§ Exercise instructions:
Once you reach the line containing "No port has" in the data below, restate each line word for word up to and including the one containing "set_driving_cell -lib_cell sky130_fd_sc_hd__buf_2".

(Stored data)
=-=-=
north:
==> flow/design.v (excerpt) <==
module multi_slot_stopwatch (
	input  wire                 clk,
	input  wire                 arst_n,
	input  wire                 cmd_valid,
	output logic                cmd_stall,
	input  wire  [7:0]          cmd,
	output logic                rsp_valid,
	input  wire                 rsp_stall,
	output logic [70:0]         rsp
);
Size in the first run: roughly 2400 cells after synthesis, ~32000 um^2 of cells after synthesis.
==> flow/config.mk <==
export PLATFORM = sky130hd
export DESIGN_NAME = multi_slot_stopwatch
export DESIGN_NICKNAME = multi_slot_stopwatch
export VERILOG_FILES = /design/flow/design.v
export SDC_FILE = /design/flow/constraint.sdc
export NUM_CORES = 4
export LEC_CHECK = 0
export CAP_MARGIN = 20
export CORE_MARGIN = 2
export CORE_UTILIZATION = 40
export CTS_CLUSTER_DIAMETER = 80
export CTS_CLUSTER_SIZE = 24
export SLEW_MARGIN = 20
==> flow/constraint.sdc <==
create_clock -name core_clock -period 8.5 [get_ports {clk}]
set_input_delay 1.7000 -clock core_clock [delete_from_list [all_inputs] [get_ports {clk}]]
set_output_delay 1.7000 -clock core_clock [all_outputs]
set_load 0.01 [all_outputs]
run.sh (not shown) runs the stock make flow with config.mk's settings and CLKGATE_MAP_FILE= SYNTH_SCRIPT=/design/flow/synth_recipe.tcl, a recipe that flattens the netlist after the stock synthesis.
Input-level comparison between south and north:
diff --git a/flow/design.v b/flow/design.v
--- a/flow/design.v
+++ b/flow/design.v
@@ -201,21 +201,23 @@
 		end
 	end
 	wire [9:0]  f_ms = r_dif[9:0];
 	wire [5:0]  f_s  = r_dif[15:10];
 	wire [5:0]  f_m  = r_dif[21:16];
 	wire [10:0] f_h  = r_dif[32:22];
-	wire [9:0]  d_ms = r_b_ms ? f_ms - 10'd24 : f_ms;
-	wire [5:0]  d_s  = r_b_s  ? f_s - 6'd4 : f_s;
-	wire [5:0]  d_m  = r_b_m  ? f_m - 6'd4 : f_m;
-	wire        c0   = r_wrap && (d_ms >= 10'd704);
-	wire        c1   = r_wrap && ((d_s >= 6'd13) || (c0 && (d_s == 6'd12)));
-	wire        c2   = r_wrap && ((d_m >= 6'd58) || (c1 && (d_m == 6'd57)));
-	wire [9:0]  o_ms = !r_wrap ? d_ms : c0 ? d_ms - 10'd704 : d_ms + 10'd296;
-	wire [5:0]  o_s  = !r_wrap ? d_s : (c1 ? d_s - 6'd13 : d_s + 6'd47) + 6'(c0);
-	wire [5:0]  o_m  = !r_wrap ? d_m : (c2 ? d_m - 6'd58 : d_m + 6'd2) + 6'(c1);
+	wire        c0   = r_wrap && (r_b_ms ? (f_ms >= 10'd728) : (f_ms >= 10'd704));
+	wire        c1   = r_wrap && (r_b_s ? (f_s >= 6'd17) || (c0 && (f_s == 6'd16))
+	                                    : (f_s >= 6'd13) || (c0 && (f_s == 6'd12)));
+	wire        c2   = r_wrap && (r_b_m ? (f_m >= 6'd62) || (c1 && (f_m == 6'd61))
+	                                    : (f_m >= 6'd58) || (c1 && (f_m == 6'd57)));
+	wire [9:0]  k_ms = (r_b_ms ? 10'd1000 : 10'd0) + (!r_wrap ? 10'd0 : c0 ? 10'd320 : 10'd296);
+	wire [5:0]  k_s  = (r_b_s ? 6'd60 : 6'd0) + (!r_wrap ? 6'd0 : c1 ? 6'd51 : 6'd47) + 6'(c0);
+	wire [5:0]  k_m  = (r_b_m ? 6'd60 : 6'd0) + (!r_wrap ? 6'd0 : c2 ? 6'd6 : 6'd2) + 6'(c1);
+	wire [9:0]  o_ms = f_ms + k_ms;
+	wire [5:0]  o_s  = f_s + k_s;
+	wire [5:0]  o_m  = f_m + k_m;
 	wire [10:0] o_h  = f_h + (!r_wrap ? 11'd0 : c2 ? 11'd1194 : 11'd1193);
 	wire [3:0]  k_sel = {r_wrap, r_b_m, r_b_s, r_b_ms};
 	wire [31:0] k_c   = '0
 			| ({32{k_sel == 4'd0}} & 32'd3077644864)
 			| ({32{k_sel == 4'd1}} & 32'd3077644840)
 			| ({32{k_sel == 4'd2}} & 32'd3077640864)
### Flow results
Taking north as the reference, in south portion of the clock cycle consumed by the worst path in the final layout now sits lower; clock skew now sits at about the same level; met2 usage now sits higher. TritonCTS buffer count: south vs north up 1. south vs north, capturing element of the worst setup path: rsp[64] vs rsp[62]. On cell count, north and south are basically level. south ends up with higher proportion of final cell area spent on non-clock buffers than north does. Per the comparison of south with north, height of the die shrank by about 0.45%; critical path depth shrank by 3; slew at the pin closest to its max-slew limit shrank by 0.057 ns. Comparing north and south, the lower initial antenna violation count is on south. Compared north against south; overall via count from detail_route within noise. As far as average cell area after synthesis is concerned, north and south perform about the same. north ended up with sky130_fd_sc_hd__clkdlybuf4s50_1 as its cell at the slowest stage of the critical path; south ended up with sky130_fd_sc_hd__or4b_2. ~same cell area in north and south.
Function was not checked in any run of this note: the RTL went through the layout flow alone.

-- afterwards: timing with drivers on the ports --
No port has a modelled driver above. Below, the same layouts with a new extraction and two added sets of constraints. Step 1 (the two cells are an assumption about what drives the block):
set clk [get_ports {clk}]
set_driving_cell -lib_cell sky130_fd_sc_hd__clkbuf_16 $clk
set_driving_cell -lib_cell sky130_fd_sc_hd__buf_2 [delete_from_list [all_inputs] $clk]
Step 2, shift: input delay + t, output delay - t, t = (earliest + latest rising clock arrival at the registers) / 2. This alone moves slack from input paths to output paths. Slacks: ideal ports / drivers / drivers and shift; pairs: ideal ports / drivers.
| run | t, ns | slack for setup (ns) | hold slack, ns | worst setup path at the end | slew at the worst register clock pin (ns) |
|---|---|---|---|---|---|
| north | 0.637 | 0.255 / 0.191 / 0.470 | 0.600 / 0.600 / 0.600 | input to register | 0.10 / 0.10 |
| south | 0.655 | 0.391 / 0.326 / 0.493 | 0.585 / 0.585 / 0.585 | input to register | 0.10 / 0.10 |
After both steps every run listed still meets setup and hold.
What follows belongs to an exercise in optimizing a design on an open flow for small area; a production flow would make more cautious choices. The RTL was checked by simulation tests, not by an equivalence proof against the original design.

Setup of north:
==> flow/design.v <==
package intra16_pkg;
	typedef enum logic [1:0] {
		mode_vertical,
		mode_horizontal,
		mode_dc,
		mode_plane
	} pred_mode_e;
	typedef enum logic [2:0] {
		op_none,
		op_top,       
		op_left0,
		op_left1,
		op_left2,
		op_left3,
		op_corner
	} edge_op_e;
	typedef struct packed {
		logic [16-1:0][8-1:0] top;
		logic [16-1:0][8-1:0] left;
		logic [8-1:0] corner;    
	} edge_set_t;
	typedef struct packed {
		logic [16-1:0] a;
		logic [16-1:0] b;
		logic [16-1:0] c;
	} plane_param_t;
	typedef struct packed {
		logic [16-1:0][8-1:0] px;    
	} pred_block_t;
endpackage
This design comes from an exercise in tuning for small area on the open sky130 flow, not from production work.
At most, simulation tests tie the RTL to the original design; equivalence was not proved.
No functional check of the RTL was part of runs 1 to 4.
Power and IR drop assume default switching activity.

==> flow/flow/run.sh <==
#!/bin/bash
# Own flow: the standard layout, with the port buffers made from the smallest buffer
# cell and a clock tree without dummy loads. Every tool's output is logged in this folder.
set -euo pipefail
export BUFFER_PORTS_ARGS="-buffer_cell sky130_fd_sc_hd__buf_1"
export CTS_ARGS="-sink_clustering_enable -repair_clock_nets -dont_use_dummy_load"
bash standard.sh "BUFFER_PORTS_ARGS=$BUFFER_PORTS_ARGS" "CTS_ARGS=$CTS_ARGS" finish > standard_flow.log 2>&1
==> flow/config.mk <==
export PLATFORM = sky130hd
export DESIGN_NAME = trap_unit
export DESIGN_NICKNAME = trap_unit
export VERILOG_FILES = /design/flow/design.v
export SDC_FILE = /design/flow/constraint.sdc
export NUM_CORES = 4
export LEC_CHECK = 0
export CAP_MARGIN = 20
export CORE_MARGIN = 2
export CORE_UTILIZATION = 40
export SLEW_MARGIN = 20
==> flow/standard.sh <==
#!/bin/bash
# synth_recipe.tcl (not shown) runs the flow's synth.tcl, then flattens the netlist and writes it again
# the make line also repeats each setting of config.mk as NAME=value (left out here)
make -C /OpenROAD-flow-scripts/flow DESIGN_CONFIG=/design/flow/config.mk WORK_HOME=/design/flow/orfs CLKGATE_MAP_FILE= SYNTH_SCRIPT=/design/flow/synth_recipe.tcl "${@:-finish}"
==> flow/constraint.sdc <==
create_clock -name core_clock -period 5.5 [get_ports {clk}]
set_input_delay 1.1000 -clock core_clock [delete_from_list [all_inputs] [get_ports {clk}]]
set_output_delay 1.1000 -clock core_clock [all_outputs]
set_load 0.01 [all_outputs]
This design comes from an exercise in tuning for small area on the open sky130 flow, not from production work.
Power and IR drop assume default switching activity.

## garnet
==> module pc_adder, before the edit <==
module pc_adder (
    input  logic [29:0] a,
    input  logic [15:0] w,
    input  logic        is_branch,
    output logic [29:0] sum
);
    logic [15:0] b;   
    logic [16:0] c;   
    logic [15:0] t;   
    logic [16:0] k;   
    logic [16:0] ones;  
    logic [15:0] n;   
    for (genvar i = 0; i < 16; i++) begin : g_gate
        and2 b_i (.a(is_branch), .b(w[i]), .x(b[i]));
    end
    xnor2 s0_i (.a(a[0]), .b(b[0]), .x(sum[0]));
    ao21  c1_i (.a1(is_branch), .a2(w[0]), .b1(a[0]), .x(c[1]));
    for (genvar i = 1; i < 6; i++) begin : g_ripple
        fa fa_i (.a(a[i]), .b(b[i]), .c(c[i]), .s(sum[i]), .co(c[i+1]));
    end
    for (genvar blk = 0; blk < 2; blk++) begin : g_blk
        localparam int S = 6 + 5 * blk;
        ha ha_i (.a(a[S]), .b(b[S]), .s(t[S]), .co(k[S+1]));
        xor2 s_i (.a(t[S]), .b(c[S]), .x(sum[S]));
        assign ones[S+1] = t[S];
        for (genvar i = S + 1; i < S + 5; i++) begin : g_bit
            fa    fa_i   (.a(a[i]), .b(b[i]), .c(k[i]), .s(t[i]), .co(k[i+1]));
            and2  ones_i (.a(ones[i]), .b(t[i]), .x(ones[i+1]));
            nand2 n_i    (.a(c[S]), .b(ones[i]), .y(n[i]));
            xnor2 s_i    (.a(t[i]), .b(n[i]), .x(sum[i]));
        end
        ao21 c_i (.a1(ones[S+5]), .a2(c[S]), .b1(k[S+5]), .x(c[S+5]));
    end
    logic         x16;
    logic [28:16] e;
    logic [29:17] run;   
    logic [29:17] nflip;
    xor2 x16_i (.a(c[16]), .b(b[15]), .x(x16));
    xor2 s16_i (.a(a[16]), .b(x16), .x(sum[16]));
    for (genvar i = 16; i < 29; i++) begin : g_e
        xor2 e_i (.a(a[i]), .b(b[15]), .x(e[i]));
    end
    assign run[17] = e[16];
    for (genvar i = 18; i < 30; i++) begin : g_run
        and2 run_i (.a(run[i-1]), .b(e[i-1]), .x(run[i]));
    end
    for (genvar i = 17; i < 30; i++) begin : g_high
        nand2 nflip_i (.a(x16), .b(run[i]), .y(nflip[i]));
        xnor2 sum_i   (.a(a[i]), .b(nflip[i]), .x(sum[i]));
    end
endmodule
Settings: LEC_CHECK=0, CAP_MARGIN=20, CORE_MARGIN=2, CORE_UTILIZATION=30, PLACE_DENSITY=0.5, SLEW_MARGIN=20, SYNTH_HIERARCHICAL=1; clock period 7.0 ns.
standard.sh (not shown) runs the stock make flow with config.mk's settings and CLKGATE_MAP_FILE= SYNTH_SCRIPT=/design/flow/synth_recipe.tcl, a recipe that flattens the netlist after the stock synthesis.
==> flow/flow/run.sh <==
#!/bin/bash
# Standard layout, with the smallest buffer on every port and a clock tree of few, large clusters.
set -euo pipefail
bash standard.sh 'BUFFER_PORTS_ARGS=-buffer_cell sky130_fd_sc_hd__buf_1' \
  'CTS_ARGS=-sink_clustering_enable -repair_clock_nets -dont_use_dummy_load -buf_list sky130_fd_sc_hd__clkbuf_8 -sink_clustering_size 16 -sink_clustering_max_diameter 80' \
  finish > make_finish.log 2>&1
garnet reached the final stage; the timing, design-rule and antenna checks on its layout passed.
=-=-=
§ Written response:
No port has a modelled driver above. Below, the same layouts with a new extraction and two added sets of constraints. Step 1 (the two cells are an assumption about what drives the block):
set clk [get_ports {clk}]
set_driving_cell -lib_cell sky130_fd_sc_hd__clkbuf_16 $clk
set_driving_cell -lib_cell sky130_fd_sc_hd__buf_2 [delete_from_list [all_inputs] $clk]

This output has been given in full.